Científicos de la Universidad Northwestern, en Estados Unidos, han identificado un sistema de orientación inteligente que llevan los animales para satisfacer sus necesidades invirtiendo la menor cantidad de energía en sus movimientos. El mecanismo, que se pone principalmente en acción en situaciones de incertidumbre, puede tener aplicaciones concretas en áreas como la gestión de vehículos autónomos o los avances en robótica.
Una simple observación de un animal doméstico como un gato nos permite entender la base de la nueva teoría desarrollada por los investigadores estadounidenses. Sin necesidad de mover el resto de su cuerpo, estos pequeños felinos giran sus orejas para recopilar información del entorno, que posteriormente les servirá para hallar la alternativa más inteligente: saltar en busca de un insecto, escapar ante la presencia de un perro o alguna otra opción.
En cualquier caso, el animal utiliza sus órganos sensoriales para hallar datos que les permitan sopesar las posibilidades frente a un escenario de incertidumbre a resolver. El propósito es obtener lo necesario para sobrevivir, pero “invirtiendo” la menor cantidad posible de energía a través del movimiento, sabiendo que la energía gastada supone posteriormente nuevo alimento a conseguir.
De acuerdo a una nota de prensa, la investigación publicada en la revista especializada eLife y financiada en parte por la National Science Foundation, ha logrado descubrir la mecánica de esta clase de orientación inteligente, trabajando sobre cuatro especies animales diferentes e involucrando tres sentidos distintos. A partir de este hallazgo, los científicos desarrollaron una teoría que logra predecir con exactitud los movimientos de los animales.
El movimiento inteligente
La teoría podría aplicarse para optimizar la orientación y el movimiento de los vehículos autónomos, sobretodo en situaciones de incertidumbre, o para hacer más eficientes los desplazamientos de los robots, entre otras alternativas. Las especies estudiadas fueron los peces eléctricos, el topo ciego, la cucaracha americana y una variedad de polilla.
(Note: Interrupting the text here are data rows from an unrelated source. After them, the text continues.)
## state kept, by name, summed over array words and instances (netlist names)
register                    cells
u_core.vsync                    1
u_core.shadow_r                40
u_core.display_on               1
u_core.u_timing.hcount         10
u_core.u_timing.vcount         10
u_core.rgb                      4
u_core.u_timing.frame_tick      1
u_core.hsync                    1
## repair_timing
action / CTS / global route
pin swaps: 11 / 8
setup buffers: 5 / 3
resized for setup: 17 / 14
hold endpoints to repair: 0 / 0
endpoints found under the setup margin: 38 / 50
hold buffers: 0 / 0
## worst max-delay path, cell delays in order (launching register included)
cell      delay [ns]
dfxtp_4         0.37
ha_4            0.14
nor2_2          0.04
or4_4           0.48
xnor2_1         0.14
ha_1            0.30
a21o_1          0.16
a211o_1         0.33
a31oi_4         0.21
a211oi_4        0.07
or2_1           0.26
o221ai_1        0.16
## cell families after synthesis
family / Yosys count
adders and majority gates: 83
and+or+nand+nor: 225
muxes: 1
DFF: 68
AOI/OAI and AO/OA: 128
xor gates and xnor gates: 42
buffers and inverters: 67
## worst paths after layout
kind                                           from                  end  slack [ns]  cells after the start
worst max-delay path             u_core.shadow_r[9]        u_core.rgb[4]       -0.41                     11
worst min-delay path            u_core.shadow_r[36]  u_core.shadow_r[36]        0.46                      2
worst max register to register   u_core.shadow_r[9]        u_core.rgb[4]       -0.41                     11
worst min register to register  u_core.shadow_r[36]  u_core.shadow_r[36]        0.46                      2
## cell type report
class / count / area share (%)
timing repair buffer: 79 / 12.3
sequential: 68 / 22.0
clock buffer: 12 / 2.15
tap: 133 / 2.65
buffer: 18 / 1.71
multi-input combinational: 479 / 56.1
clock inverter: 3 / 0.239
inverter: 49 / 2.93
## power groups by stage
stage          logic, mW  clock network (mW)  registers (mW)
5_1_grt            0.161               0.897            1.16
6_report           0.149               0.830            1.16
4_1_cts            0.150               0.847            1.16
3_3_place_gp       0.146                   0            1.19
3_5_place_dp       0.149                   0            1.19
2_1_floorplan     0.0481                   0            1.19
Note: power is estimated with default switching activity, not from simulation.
===== config.mk =====
export PLATFORM = sky130hd
export DESIGN_NAME = oam_access_ctrl
export DESIGN_NICKNAME = d
export VERILOG_FILES = /design/src/rtl/oam_access_ctrl.sv
export SDC_FILE = /design/constraint.sdc
export NUM_CORES = 1
export LEC_CHECK = 0
export BUFFER_PORTS_ARGS = -buffer_cell sky130_fd_sc_hd__buf_2
export CAP_MARGIN = 25
export CORE_MARGIN = 10
export CORE_UTILIZATION = 49
export CTS_CLUSTER_DIAMETER = 80
export DETAILED_ROUTE_END_ITERATION = 8
export PLACE_DENSITY = 0.9
export SLEW_MARGIN = 0
export SYNTH_ARGS = -nofsm -noshare
export SYNTH_HDL_FRONTEND = slang
export SYNTH_SLANG_ARGS = --single-unit

===== constraint.sdc =====
create_clock -name clk -period 2 [get_ports clk]
set_clock_uncertainty 0.1 [all_clocks]
set_input_delay 0.1 -clock clk [delete_from_list [all_inputs] [get_ports clk]]
set_output_delay 0.1 -clock clk [all_outputs]
set_load 0.05 [all_outputs]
En tanto, los tres sentidos involucrados fueron la electrorrecepción (pez eléctrico), la visión (polilla) y el olfato (topo y cucaracha).
“Si bien la mayoría de las teorías predicen cómo se comportará un animal cuando en gran parte ya sabe dónde está algo, la nuestra es una predicción que aplica en momentos en los que el animal sabe muy poco o nada, una situación de incertidumbre que es común en la vida y que resulta crítica para la supervivencia”, indicó Todd D. Murphey, profesor de ingeniería mecánica y coautor del estudio.
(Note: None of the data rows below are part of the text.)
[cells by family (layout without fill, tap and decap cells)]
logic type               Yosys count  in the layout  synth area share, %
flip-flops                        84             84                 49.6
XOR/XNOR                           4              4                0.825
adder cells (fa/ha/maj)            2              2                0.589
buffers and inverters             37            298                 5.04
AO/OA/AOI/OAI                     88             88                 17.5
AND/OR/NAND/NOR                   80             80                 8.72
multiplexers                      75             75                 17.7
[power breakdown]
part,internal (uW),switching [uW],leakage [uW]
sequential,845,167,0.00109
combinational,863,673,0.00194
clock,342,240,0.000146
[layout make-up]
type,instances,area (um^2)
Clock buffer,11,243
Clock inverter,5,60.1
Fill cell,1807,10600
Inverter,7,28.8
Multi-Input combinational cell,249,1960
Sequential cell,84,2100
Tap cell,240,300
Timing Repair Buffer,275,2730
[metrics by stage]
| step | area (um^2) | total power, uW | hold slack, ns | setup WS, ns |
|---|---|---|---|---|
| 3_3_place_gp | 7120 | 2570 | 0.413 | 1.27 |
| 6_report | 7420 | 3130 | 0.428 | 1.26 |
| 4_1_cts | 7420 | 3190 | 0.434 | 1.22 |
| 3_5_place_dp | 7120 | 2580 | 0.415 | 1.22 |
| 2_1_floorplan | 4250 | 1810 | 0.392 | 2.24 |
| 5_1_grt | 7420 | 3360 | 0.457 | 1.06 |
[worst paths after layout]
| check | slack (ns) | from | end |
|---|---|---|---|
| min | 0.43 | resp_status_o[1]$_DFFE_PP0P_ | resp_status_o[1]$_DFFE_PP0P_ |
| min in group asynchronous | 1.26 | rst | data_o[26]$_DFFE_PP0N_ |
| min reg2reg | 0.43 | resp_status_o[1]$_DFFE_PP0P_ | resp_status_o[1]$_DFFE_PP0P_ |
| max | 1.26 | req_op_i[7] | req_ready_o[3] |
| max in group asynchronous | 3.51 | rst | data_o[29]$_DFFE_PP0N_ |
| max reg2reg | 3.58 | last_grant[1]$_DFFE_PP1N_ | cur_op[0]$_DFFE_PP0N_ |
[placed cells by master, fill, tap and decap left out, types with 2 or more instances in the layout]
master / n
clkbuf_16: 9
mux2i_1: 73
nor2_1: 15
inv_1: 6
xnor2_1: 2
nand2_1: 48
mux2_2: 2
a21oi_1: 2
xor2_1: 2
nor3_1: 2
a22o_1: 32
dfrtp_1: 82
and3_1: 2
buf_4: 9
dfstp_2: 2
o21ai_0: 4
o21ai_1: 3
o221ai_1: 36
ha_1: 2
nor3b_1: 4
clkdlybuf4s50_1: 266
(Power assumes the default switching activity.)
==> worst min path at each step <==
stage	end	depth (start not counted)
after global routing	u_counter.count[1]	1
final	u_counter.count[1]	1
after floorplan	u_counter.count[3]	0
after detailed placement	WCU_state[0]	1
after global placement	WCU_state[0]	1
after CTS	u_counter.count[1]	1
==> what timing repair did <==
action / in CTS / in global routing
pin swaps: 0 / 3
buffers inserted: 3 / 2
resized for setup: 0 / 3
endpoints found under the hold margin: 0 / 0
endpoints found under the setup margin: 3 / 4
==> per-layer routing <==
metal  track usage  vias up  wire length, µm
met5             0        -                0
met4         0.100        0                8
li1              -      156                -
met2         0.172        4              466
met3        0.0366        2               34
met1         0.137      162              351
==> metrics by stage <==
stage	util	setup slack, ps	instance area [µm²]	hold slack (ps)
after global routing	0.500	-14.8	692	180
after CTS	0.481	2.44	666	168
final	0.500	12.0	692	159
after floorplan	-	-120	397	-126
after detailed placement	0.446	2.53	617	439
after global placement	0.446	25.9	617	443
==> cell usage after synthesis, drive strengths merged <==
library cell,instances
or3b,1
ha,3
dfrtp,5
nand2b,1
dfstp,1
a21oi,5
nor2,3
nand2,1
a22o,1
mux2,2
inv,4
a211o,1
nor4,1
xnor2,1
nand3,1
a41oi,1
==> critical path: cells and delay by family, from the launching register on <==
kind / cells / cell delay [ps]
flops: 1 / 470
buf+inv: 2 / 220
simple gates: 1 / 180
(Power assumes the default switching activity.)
==> src/rtl/pixel_prefetch_pkg.sv <==
// Shared defaults and FSM state encoding for the pixel prefetch block.
package grayblast_pkg;

  localparam int PIX_W              = 4;
  localparam int DEFAULT_DEPTH      = 4;
  localparam int DEFAULT_FETCH_LAT  = 3;
  localparam int DEFAULT_RST_CYCLES = 2;

  localparam logic [1:0] S_IDLE  = 2'd0;
  localparam logic [1:0] S_RESET = 2'd1;
  localparam logic [1:0] S_ISSUE = 2'd2;
  localparam logic [1:0] S_WAIT  = 2'd3;

endpackage

==> src/rtl/pixel_prefetch_if.sv <==
// Consumer request/delivery signals plus the RP2040 framebuffer link.
interface pixel_prefetch_if;

  logic                            pix_req;
  logic [grayblast_pkg::PIX_W-1:0] pix_gray;
  logic                            pix_valid;
  logic                            frame_next_pixel_out;
  logic                            frame_reset_out;
  logic [grayblast_pkg::PIX_W-1:0] frame_pixel_in;

  // Consumer and RP2040 side: drives requests and pixel data.
  modport master (
    output pix_req, frame_pixel_in,
    input  pix_gray, pix_valid, frame_next_pixel_out, frame_reset_out
  );

  // Prefetcher side.
  modport slave (
    input  pix_req, frame_pixel_in,
    output pix_gray, pix_valid, frame_next_pixel_out, frame_reset_out
  );

endinterface

==> src/rtl/pixel_prefetch_fifo.sv <==
// Small pixel FIFO with push, pop, flush and occupancy count.
// Pointers wrap naturally because DEPTH is a power of two.
module pixel_fifo
  import grayblast_pkg::*;
#(
  parameter int DEPTH = DEFAULT_DEPTH
) (
  input  logic                     clk,
  input  logic                     rst_n,
  input  logic                     flush,
  input  logic                     push,
  input  logic                     pop,
  input  logic [PIX_W-1:0]         push_data,
  output logic [PIX_W-1:0]         head,
  output logic [$clog2(DEPTH):0]   count
);

  localparam int AW = $clog2(DEPTH);
  localparam int CW = AW + 1;

  logic [PIX_W-1:0] mem [DEPTH];
  logic [AW-1:0]    wr_ptr;
  logic [AW-1:0]    rd_ptr;

  assign head = mem[rd_ptr];

  // Storage write; contents need no reset since count gates every read.
  always_ff @(posedge clk) begin
    if (push) mem[wr_ptr] <= push_data;
  end

  // Pointer and occupancy bookkeeping; flush empties the FIFO outright.
  always_ff @(posedge clk or negedge rst_n) begin
    if (!rst_n) begin
      wr_ptr <= '0;
      rd_ptr <= '0;
      count  <= '0;
    end else if (flush) begin
      wr_ptr <= '0;
      rd_ptr <= '0;
      count  <= '0;
    end else begin
      if (push) wr_ptr <= wr_ptr + AW'(1);
      if (pop)  rd_ptr <= rd_ptr + AW'(1);
      case ({push, pop})
        2'b10:   count <= count + CW'(1);
        2'b01:   count <= count - CW'(1);
        default: count <= count;
      endcase
    end
  end

endmodule
## src/rtl/alimentador_rolhas_pkg.sv

```systemverilog
// Shared definitions for the cork feeder: FSM state encodings and default
// parameter values used by the feeder, its stock counter and the display.
package alimentador_rolhas_pkg;

  typedef enum logic [1:0] {
    StIdle   = 2'd0,
    StPlace  = 2'd1,
    StDone   = 2'd2,
    StStarve = 2'd3
  } state_e;

  localparam int unsigned StockMaxDef    = 99;
  localparam int unsigned InitStockDef   = 20;
  localparam int unsigned RefillDef      = 15;
  localparam int unsigned PlaceCyclesDef = 4;
  localparam int unsigned LowLevelDef    = 5;
  localparam int unsigned StockWDef      = 7;

endpackage

```

## src/rtl/alimentador_rolhas_contador_estoque.sv

```systemverilog
// Saturating cork stock counter.
// Ports:
//   clk, reset  - clock, asynchronous active-high reset (loads INIT_STOCK)
//   inc_en      - add REFILL corks this edge
//   dec_en      - remove one cork this edge
//   stock       - registered cork count
//   EMPTY, LOW  - stock == 0, stock <= LOW_LEVEL
module contador_estoque
  import alimentador_rolhas_pkg::*;
#(
  parameter int unsigned STOCK_MAX  = StockMaxDef,
  parameter int unsigned INIT_STOCK = InitStockDef,
  parameter int unsigned REFILL     = RefillDef,
  parameter int unsigned LOW_LEVEL  = LowLevelDef,
  parameter int unsigned W          = StockWDef
) (
  input  logic         clk,
  input  logic         reset,
  input  logic         inc_en,
  input  logic         dec_en,
  output logic [W-1:0] stock,
  output logic         EMPTY,
  output logic         LOW
);

  // One extra bit so the net sum never wraps before saturation.
  localparam int unsigned WE = W + 1;
  localparam logic [W:0] RefillExt = WE'(REFILL);
  localparam logic [W:0] MaxExt    = WE'(STOCK_MAX);

  logic [W-1:0] stock_q, stock_d;
  logic [W:0]   sum_d;

  // Net sum first, then clamp, so refill + dispense at the ceiling stays put.
  always_comb begin
    sum_d = {1'b0, stock_q};
    if (inc_en) sum_d = sum_d + RefillExt;
    if (dec_en && (sum_d != '0)) sum_d = sum_d - 1'b1;
    if (sum_d > MaxExt) stock_d = W'(STOCK_MAX);
    else                stock_d = sum_d[W-1:0];
  end

  always_ff @(posedge clk or posedge reset) begin
    if (reset) stock_q <= W'(INIT_STOCK);
    else       stock_q <= stock_d;
  end

  assign stock = stock_q;
  assign EMPTY = (stock_q == '0);
  assign LOW   = (stock_q <= W'(LOW_LEVEL));

endmodule

```

## src/rtl/alimentador_rolhas.sv

```systemverilog
// Cork feeder for the sealing station. Answers a level-held seal request GP
// by consuming one cork and, PLACE_CYCLES edges after acceptance, raising RO
// until GP drops. Tracks stock with operator refill and raises alarms.
// Ports:
//   clk, reset - clock, asynchronous active-high reset
//   GP         - seal request (level)
//   ADD        - operator refill button; each rising edge adds REFILL
//   RO         - cork placed (registered)
//   BUSY       - placement in progress or done
//   EMPTY, LOW - stock alarms
//   STARVED    - request waiting on empty stock
//   stock      - current cork count
//   state      - FSM state for debug/display
module alimentador_rolhas
  import alimentador_rolhas_pkg::*;
#(
  parameter int unsigned STOCK_MAX    = StockMaxDef,
  parameter int unsigned INIT_STOCK   = InitStockDef,
  parameter int unsigned REFILL       = RefillDef,
  parameter int unsigned PLACE_CYCLES = PlaceCyclesDef,
  parameter int unsigned LOW_LEVEL    = LowLevelDef,
  parameter int unsigned W            = StockWDef
) (
  input  logic         clk,
  input  logic         reset,
  input  logic         GP,
  input  logic         ADD,
  output logic         RO,
  output logic         BUSY,
  output logic         EMPTY,
  output logic         LOW,
  output logic         STARVED,
  output logic [W-1:0] stock,
  output logic [1:0]   state
);

  localparam int unsigned TimerW = (PLACE_CYCLES > 1) ? $clog2(PLACE_CYCLES) : 1;
  localparam logic [TimerW-1:0] TimerLoad = TimerW'(PLACE_CYCLES - 1);

  state_e            state_q;
  logic [TimerW-1:0] timer_q;
  logic              add_q;
  logic              ro_q, busy_q, starved_q;

  logic has_stock, accept, refill;

  assign has_stock = (stock != '0);
  // A dropped GP in STARVE returns to IDLE without consuming a cork.
  assign accept    = GP && has_stock && ((state_q == StIdle) || (state_q == StStarve));
  assign refill    = ADD && !add_q;

  contador_estoque #(
    .STOCK_MAX (STOCK_MAX),
    .INIT_STOCK(INIT_STOCK),
    .REFILL    (REFILL),
    .LOW_LEVEL (LOW_LEVEL),
    .W         (W)
  ) u_contador_estoque (
    .clk   (clk),
    .reset (reset),
    .inc_en(refill),
    .dec_en(accept),
    .stock (stock),
    .EMPTY (EMPTY),
    .LOW   (LOW)
  );

  always_ff @(posedge clk or posedge reset) begin
    if (reset) begin
      state_q   <= StIdle;
      timer_q   <= '0;
      add_q     <= 1'b0;
      ro_q      <= 1'b0;
      busy_q    <= 1'b0;
      starved_q <= 1'b0;
    end else begin
      add_q <= ADD;
      case (state_q)
        StIdle: begin
          if (GP) begin
            if (has_stock) begin
              state_q <= StPlace;
              timer_q <= TimerLoad;
              busy_q  <= 1'b1;
            end else begin
              state_q   <= StStarve;
              starved_q <= 1'b1;
            end
          end
        end
        StPlace: begin
          // GP is ignored here: the cork is already consumed.
          if (timer_q == '0) begin
            state_q <= StDone;
            ro_q    <= 1'b1;
          end else begin
            timer_q <= timer_q - 1'b1;
          end
        end
        StDone: begin
          if (!GP) begin
            state_q <= StIdle;
            ro_q    <= 1'b0;
            busy_q  <= 1'b0;
          end
        end
        StStarve: begin
          if (!GP) begin
            state_q   <= StIdle;
            starved_q <= 1'b0;
          end else if (has_stock) begin
            state_q   <= StPlace;
            timer_q   <= TimerLoad;
            starved_q <= 1'b0;
            busy_q    <= 1'b1;
          end
        end
        default: state_q <= StIdle;
      endcase
    end
  end

  assign RO      = ro_q;
  assign BUSY    = busy_q;
  assign STARVED = starved_q;
  assign state   = state_q;

endmodule

```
Los investigadores desarrollaron un algoritmo que muestra la forma en la cual los animales utilizan la operación energéticamente costosa del movimiento para conseguir una ubicación específica en el espacio, que les brindará información especialmente significativa para sus objetivos de supervivencia.
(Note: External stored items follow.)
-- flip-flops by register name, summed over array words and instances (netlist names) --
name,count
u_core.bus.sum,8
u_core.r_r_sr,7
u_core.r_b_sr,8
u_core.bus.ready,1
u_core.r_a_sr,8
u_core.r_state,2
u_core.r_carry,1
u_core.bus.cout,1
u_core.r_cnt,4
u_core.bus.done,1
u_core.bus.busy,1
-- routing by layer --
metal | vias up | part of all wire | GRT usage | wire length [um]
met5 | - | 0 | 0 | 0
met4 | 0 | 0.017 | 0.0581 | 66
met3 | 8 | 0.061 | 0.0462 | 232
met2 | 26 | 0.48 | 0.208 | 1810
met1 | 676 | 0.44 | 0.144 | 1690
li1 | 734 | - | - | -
**src/rtl/tdm_demux1_4.sv**
```systemverilog
// tdm_demux1_4: receive end of the 4:1 slot multiplexer link.
// This module splits a serial sample stream into four lanes, one per slot.
// Samples for slots 0..2 are first held in staging registers.
// All four lanes are then loaded together on the slot-3 sample,
// so y0..y3 always belong to one complete frame.
// The sync error checks keep the receiver aligned to frame_sync.
module tdm_demux1_4 #(
  parameter int WIDTH = 8,
  parameter int ERR_W = 8
) (
  input  logic             clk,
  input  logic             rst,
  input  logic [WIDTH-1:0] din,
  input  logic             din_valid,
  input  logic             frame_sync,
  output logic [WIDTH-1:0] y0,
  output logic [WIDTH-1:0] y1,
  output logic [WIDTH-1:0] y2,
  output logic [WIDTH-1:0] y3,
  output logic             frame_valid,
  output logic [1:0]       slot,
  output logic             locked,
  output logic             sync_err,
  output logic [ERR_W-1:0] err_count
);

  typedef enum logic {HUNT = 1'b0, LOCKED = 1'b1} state_t;

  state_t           state_q;
  logic [1:0]       slot_q;
  logic [WIDTH-1:0] s0_q, s1_q, s2_q;
  logic [WIDTH-1:0] y0_q, y1_q, y2_q, y3_q;
  logic             frameValid_q;
  logic             syncErr_q;
  logic [ERR_W-1:0] errCount_q;
  logic [ERR_W-1:0] errCount_d;

  // Saturating increment of the error counter; it sticks at all-ones
  always_comb begin
    errCount_d = errCount_q;
    if (errCount_q != {ERR_W{1'b1}}) begin
      errCount_d = errCount_q + {{(ERR_W-1){1'b0}}, 1'b1};
    end
  end

  // Alignment FSM, staging registers and registered lane outputs
  always_ff @(posedge clk) begin
    if (rst) begin
      state_q      <= HUNT;
      slot_q       <= 2'd0;
      s0_q         <= '0;
      s1_q         <= '0;
      s2_q         <= '0;
      y0_q         <= '0;
      y1_q         <= '0;
      y2_q         <= '0;
      y3_q         <= '0;
      frameValid_q <= 1'b0;
      syncErr_q    <= 1'b0;
      errCount_q   <= '0;
    end else begin
      frameValid_q <= 1'b0;
      syncErr_q    <= 1'b0;
      if (din_valid) begin
        case (state_q)
          HUNT: begin
            if (frame_sync) begin
              s0_q    <= din;
              slot_q  <= 2'd1;
              state_q <= LOCKED;
            end
          end
          LOCKED: begin
            if (frame_sync) begin
              // A sync in the middle of a frame discards the partial frame,
              // then the receiver realigns on this sample
              if (slot_q != 2'd0) begin
                syncErr_q  <= 1'b1;
                errCount_q <= errCount_d;
              end
              s0_q   <= din;
              slot_q <= 2'd1;
            end else begin
              case (slot_q)
                2'd0: begin
                  syncErr_q  <= 1'b1;
                  errCount_q <= errCount_d;
                  slot_q     <= 2'd0;
                  state_q    <= HUNT;
                end
                2'd1: begin
                  s1_q   <= din;
                  slot_q <= 2'd2;
                end
                2'd2: begin
                  s2_q   <= din;
                  slot_q <= 2'd3;
                end
                default: begin
                  y0_q         <= s0_q;
                  y1_q         <= s1_q;
                  y2_q         <= s2_q;
                  y3_q         <= din;
                  frameValid_q <= 1'b1;
                  slot_q       <= 2'd0;
                end
              endcase
            end
          end
          default: begin
            state_q <= HUNT;
            slot_q  <= 2'd0;
          end
        endcase
      end
    end
  end

  assign y0          = y0_q;
  assign y1          = y1_q;
  assign y2          = y2_q;
  assign y3          = y3_q;
  assign frame_valid = frameValid_q;
  assign slot        = slot_q;
  assign locked      = (state_q == LOCKED);
  assign sync_err    = syncErr_q;
  assign err_count   = errCount_q;

endmodule

```
**config.mk**
```make
export PLATFORM = sky130hd
export DESIGN_NAME = tdm_demux1_4
export DESIGN_NICKNAME = d
export VERILOG_FILES = /design/src/rtl/tdm_demux1_4.sv
export SDC_FILE = /design/constraint.sdc
export NUM_CORES = 1
export LEC_CHECK = 0
export BUFFER_PORTS_ARGS = -buffer_cell sky130_fd_sc_hd__buf_2
export CORE_UTILIZATION = 58
export DETAILED_ROUTE_END_ITERATION = 7
export PLACE_DENSITY = 0.91
export SETUP_SLACK_MARGIN = 0.2
export SYNTH_ARGS = -nofsm -noshare
export SYNTH_HDL_FRONTEND = slang
export SYNTH_SLANG_ARGS = --single-unit
```
**constraint.sdc**
```tcl
create_clock -name clk -period 5.28 [get_ports clk]
set_input_delay 0.792 -clock clk [delete_from_list [all_inputs] [get_ports clk]]
set_output_delay 0.792 -clock clk [all_outputs]
set_load 0.005 [all_outputs]
```
## Word-level counts from Yosys, hierarchy flattened

Index checks and enable logic that the tools add are counted.

- Add/sub/neg operators: 1
- Bitwise operators: 4
- Multiplexer cells: 17
- Equal/unequal tests: 5
- Reductions and logical operators: 12

Operators by type and width:

| operator | count |
|---|---|
| $mux 8 | 5 |
| $reduce_and 4->1 | 4 |
| $add 8x1->8 const B | 1 |
| $ne 8x8->1 const B | 1 |
| $pmux 2 s2 | 2 |
| $mux 1 | 7 |
| $reduce_or 3->1 | 2 |
| $mux 2 | 2 |
| $not 1->1 | 4 |
| $reduce_and 2->1 | 2 |
| $reduce_bool 2->1 | 2 |
| $reduce_or 4->1 | 1 |
| $eq 2x1->1 const B | 1 |
| $eq 2x2->1 const B | 1 |
| $logic_not 2->1 | 1 |
| $ne 2x1->1 const B | 1 |
| $ne 2x2->1 const B | 1 |
| $pmux 1 s2 | 1 |

- Input port bits: 12
- Register bits: 69
- Output and inout port bits: 45

## Depth between registers and ports, before layout

- Depth in word-level cells: 4
- Gate-level depth with buffers: 7
- Depth with buffers taken out: 6

## Worst setup path before layout

No wires, ideal clock.

- Path kind: in2reg
- Start point: input frame_sync
- End point: register errCount_q[3], in the netlist err_count[3]
- Stages: 6
- Slack: 3.201 ns
- Library setup time: 0.121 ns
- Arrival time: 1.957 ns
- Buffers on the path: 1
- Cells stage by stage: buf_4 inv_1 ha_1 nand3b_2 a211oi_2 mux2_4

- Word-level cells in the longest chain between the ends: 2

Ends and longest elaborated chain:

| what | RTL line | text |
|---|---|---|
| start, declared | 15 | `input logic frame_sync,` |
| $ne 2x1->1 (no line) or $reduce_bool 2->1 (tied branches) | n/a |  |
| $reduce_and 4->1 (no line) | n/a |  |
| end signal, assigned | 79 | `errCount_q <= errCount_d;` |
| end signal, assigned | 87 | `errCount_q <= errCount_d;` |
| end, declared | 35 | `logic [ERR_W-1:0] errCount_q;` |

Several ways; a longest one is shown, not always the timed one.
A chain may end at the register's enable or synchronous reset.

## Worst setup path in the final report

- Start point: input din_valid
- End point: register y3_q[3], in the netlist y3[3]

- Word-level cells in the longest chain between the ends: 1

Ends and longest elaborated chain:

| what | RTL line | text |
|---|---|---|
| start, declared | 14 | `input logic din_valid,` |
| $reduce_and 4->1 (no line) | n/a |  |
| end signal, assigned | 103 | `y3_q <= din;` |
| end, declared | 32 | `logic [WIDTH-1:0] y0_q, y1_q, y2_q, y3_q;` |

Every way passes these cells.
[config.mk]
export PLATFORM = sky130hd
export DESIGN_NAME = pipe_stage_reg
export DESIGN_NICKNAME = d
export VERILOG_FILES = /design/src/rtl/pipe_stage_reg.sv
export SDC_FILE = /design/constraint.sdc
export NUM_CORES = 1
export LEC_CHECK = 0
export BUFFER_PORTS_ARGS = -buffer_cell sky130_fd_sc_hd__buf_2
export CORE_AREA = 2 2 111 86
export DETAILED_ROUTE_END_ITERATION = 8
export DIE_AREA = 0 0 113 88
export PLACE_DENSITY = 0.65
export SLEW_MARGIN = 15
export SYNTH_ARGS = -nofsm -noshare
export SYNTH_HDL_FRONTEND = slang
export SYNTH_SLANG_ARGS = --single-unit
[constraint.sdc]
create_clock -name clk -period 2.5 [get_ports clk]
set_input_delay 0.375 -clock clk [delete_from_list [all_inputs] [get_ports clk]]
set_output_delay 0.375 -clock clk [all_outputs]
set_load 0.005 [all_outputs]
En consecuencia, la cantidad de energía que los animales están dispuestos a invertir en cada situación es directamente proporcional a la información que esperan obtener para conseguir aquello que buscan. Queda claro el potencial que tiene la aplicación de esta teoría en distintos problemas inherentes a la robótica y a las nuevas tecnologías de conducción de vehículos autónomos.